Abstract The toxic and carcinogenic effects of arsenic may be mediated by both inorganic and methylated arsenic species. The methylation of arsenic III is thought to take place via sequential oxidative methylation and reduction steps to form monomethylarsenic (MMA) and dimethylarsenic (DMA) species, but recent evidence indicates that glutathione complexes of arsenic III can be methylated without oxidation. The kinetics of arsenic methylation were determined in freshly isolated hepatocytes from male B6C3F1 mice. Hepatocytes (>90% viability) were isolated by collagenase perfusion and suspended in Williams’ Medium E with various concentrations of arsenic III (sodium m -arsenite). Aliquots of the lysed cell suspension were analyzed for arsenic species by hydride generation-atomic absorption spectrometry. The formation of MMA III from sodium arsenite (1 μM) was linear with respect to time for >90 min. DMA III formation did not become significant until 60 min. MMA V and DMA V were not consistently observed in the incubations. These results suggest that the glutathione complex mechanism of methylation plays an important role in arsenic biotransformation in mouse hepatocytes. Metabolism of arsenic V was not observed in mouse hepatocytes, consistent with inhibition of arsenic V active cellular uptake by phosphate in the medium. The formation of MMA III increased with increasing arsenic III concentrations up to approximately 2 μM and declined thereafter.
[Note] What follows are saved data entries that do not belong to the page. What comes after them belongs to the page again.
[src/rtl/word_serial_tx_pkg.sv]
// Shared definitions for the word-serial transmitter and its matching receiver:
// state encodings, default geometry and the idle level of the serial line.
package word_serial_tx_pkg;

    typedef enum logic [1:0] {
        ST_IDLE  = 2'd0,
        ST_START = 2'd1,
        ST_DATA  = 2'd2,
        ST_STOP  = 2'd3
    } tx_state_e;

    localparam int   DEF_DATA_W  = 16;
    localparam int   DEF_CLK_DIV = 4;
    localparam int   BIT_CNT_W   = 5;
    localparam logic LINE_IDLE   = 1'b1;

endpackage

[src/rtl/word_serial_tx_bit_timer.sv]
// Modulo-CLK_DIV bit-period counter; tick marks the last cycle of each bit period.
// Shared with the matching receiver.
module bit_timer #(
    parameter int CLK_DIV = 4
) (
    input  logic clock,
    input  logic reset_n,
    input  logic clear,
    output logic tick
);

    localparam logic [7:0] LAST = 8'(CLK_DIV - 1);

    logic [7:0] cnt_q;
    logic [7:0] cnt_d;

    assign tick = (cnt_q == LAST);

    always_comb begin
        cnt_d = cnt_q + 8'd1;
        if (clear || tick) begin
            cnt_d = 8'd0;
        end
    end

    always_ff @(posedge clock or negedge reset_n) begin
        if (!reset_n) begin
            cnt_q <= 8'd0;
        end else begin
            cnt_q <= cnt_d;
        end
    end

endmodule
The concentration dependence is consistent with a saturable methylation reaction accompanied by uncompetitive substrate inhibition of the reaction by arsenic III . Kinetic analysis of the data suggested an apparent K M of approximately 3.6 μM arsenic III , an apparent V max of approximately 38.9 μg MMA III formed/L/h/million cells, and an apparent K I of approximately 1.3 μM arsenic III . The results of this study can be used in the physiologically based pharmacokinetic model for arsenic disposition in mice to predict the concentration of MMA III in liver and other tissues.